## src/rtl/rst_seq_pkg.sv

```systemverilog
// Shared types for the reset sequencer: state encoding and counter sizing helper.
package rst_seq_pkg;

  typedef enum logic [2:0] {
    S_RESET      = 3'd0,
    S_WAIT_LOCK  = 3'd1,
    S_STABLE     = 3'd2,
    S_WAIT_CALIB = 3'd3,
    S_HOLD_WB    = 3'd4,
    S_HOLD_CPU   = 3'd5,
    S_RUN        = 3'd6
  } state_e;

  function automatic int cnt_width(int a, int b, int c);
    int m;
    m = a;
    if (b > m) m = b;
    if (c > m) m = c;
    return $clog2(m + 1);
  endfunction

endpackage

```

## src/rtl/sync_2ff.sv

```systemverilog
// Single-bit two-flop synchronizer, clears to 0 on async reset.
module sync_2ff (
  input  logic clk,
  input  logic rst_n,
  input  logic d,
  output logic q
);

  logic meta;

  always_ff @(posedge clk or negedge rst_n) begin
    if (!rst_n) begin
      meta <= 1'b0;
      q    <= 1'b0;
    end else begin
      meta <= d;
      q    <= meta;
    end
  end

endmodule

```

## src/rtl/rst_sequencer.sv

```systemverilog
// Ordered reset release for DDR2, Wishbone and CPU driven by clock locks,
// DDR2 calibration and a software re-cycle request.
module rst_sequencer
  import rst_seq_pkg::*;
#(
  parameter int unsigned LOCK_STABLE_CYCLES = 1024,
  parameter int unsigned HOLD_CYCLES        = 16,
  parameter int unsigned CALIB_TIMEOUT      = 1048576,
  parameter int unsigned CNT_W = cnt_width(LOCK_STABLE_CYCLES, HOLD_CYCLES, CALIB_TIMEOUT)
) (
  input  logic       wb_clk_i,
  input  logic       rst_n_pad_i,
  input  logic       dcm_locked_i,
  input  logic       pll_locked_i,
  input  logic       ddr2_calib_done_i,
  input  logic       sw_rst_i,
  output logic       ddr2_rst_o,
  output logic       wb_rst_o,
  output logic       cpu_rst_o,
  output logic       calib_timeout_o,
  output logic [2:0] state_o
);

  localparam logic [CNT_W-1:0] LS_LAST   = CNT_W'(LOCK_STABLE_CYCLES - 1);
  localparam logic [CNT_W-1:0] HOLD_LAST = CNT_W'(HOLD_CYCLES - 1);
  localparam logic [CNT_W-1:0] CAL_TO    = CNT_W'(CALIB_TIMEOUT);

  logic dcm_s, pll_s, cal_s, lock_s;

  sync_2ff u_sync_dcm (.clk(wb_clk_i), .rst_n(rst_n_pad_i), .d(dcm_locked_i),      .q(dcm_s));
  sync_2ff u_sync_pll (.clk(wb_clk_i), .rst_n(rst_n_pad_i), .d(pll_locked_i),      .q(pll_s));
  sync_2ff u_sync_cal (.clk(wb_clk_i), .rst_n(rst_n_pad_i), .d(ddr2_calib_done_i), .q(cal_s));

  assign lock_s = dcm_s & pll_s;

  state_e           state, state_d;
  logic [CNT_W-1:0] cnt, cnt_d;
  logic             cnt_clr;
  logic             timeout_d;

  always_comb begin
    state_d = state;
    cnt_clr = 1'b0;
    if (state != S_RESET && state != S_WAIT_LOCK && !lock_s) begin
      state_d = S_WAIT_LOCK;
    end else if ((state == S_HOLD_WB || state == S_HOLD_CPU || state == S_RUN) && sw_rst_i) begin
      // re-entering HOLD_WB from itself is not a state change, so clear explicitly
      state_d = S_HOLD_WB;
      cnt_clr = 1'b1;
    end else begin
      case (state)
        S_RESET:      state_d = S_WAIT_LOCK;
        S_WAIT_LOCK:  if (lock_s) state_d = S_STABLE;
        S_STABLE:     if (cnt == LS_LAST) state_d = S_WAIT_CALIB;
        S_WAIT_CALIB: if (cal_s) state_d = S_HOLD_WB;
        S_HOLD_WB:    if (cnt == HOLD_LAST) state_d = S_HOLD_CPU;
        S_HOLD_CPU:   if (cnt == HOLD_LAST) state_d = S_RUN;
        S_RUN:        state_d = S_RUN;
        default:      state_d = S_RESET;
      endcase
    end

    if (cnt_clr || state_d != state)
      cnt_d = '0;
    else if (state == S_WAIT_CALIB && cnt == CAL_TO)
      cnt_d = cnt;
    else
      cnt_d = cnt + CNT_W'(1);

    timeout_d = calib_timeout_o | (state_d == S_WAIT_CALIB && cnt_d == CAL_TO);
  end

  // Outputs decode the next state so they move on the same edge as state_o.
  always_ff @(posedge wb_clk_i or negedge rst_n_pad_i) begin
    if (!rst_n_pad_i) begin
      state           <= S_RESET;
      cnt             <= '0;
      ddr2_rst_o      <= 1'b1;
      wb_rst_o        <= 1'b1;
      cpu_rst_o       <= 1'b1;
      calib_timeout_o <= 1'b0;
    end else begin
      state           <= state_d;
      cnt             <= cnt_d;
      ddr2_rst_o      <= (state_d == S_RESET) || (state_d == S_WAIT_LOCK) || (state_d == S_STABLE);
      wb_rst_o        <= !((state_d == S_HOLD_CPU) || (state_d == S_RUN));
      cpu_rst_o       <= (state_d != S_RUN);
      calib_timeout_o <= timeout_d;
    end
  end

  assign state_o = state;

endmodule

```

--

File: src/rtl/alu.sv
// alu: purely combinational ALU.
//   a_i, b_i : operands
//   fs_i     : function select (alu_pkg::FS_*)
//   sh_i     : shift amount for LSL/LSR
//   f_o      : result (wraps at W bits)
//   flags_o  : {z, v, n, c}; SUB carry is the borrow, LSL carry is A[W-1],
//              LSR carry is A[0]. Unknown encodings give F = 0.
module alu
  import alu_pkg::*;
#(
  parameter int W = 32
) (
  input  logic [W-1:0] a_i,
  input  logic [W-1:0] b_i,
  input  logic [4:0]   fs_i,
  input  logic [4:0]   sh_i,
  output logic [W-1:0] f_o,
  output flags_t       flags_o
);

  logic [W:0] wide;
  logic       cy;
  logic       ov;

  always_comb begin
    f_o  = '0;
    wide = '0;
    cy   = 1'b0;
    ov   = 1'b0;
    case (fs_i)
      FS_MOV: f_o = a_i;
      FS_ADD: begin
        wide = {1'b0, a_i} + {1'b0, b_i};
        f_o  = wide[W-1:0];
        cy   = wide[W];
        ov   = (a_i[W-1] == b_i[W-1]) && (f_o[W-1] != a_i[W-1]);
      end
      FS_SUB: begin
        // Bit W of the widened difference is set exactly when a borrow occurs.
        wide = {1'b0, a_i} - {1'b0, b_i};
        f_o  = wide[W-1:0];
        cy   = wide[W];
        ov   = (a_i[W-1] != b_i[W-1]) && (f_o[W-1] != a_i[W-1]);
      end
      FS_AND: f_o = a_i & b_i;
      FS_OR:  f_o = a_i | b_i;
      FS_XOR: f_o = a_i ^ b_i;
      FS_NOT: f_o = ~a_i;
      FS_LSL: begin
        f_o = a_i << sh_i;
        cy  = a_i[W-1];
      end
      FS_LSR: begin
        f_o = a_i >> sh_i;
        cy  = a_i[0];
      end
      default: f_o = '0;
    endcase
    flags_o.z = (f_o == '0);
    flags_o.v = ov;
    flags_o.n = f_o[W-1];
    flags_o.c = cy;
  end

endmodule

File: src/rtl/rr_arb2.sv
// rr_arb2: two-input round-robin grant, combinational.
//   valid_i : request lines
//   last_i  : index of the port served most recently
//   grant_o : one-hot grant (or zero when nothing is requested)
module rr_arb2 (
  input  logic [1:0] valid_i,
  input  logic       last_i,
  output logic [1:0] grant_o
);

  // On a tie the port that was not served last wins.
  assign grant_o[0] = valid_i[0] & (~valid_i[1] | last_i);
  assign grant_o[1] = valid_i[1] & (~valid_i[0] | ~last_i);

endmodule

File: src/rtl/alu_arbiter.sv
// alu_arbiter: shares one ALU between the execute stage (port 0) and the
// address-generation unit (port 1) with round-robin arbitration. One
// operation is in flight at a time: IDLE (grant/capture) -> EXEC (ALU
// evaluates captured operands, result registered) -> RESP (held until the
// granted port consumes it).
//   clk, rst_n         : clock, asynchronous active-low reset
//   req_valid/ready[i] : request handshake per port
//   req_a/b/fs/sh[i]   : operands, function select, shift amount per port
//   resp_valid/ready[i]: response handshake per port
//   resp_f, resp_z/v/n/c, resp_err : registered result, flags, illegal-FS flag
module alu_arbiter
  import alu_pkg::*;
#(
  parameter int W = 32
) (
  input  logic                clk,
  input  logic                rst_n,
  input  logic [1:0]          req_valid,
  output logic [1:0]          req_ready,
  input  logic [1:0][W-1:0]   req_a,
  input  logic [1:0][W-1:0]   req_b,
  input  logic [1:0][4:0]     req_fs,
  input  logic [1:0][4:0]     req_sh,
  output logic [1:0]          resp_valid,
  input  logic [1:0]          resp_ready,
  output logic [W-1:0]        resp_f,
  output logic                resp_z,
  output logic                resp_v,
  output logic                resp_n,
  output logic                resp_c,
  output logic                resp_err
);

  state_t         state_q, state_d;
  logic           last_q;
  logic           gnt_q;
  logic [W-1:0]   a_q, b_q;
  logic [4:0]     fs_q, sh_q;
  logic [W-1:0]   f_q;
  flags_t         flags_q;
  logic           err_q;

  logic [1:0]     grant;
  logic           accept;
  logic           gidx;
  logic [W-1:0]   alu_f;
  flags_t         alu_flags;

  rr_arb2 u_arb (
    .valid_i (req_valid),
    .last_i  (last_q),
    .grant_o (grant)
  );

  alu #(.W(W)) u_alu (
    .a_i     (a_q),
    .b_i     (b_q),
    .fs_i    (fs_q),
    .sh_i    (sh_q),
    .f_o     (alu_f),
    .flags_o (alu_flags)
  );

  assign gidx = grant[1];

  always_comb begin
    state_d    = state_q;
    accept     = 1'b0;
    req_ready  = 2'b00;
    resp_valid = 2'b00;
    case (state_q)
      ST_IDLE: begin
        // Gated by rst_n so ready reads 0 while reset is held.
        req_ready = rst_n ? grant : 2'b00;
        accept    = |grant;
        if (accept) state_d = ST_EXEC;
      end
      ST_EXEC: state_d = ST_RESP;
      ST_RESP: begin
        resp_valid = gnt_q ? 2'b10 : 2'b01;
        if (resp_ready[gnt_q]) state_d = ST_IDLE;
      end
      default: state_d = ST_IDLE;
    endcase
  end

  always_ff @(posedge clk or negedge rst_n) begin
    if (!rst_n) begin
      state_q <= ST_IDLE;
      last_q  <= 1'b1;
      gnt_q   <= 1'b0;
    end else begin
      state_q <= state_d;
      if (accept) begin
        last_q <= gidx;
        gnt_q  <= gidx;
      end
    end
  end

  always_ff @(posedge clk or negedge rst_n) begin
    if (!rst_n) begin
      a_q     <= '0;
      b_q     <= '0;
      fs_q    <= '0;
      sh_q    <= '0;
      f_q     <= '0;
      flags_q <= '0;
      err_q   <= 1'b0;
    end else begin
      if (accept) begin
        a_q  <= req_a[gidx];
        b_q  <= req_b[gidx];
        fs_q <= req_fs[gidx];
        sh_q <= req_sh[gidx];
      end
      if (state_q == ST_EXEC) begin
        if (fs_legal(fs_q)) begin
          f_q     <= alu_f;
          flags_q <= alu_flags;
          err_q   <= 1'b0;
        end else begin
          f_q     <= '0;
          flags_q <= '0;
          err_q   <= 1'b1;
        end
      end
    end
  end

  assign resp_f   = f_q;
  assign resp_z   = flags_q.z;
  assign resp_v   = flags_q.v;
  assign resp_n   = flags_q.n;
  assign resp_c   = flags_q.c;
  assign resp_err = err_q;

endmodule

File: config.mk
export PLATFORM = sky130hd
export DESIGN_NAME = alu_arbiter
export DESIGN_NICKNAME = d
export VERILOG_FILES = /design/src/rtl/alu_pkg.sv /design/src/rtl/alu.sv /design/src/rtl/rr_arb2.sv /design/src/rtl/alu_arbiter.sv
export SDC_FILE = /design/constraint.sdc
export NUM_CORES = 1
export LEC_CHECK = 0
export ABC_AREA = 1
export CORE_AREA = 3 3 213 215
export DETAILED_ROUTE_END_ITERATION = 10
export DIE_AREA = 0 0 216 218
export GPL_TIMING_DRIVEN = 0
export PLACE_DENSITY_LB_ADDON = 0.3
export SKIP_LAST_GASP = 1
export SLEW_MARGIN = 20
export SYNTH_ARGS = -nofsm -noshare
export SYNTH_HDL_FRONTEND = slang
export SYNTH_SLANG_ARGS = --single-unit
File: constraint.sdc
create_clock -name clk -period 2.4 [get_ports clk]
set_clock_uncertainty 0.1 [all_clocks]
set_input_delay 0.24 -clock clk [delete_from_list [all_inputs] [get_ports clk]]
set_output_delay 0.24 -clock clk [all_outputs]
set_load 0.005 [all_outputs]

#### WHAT YOU ARE ASKED TO DO:
Scan the material above and copy every line that holds the string "borrow".

#### ANSWER TO THIS EXERCISE:
//   flags_o  : {z, v, n, c}; SUB carry is the borrow, LSL carry is A[W-1],
        // Bit W of the widened difference is set exactly when a borrow occurs.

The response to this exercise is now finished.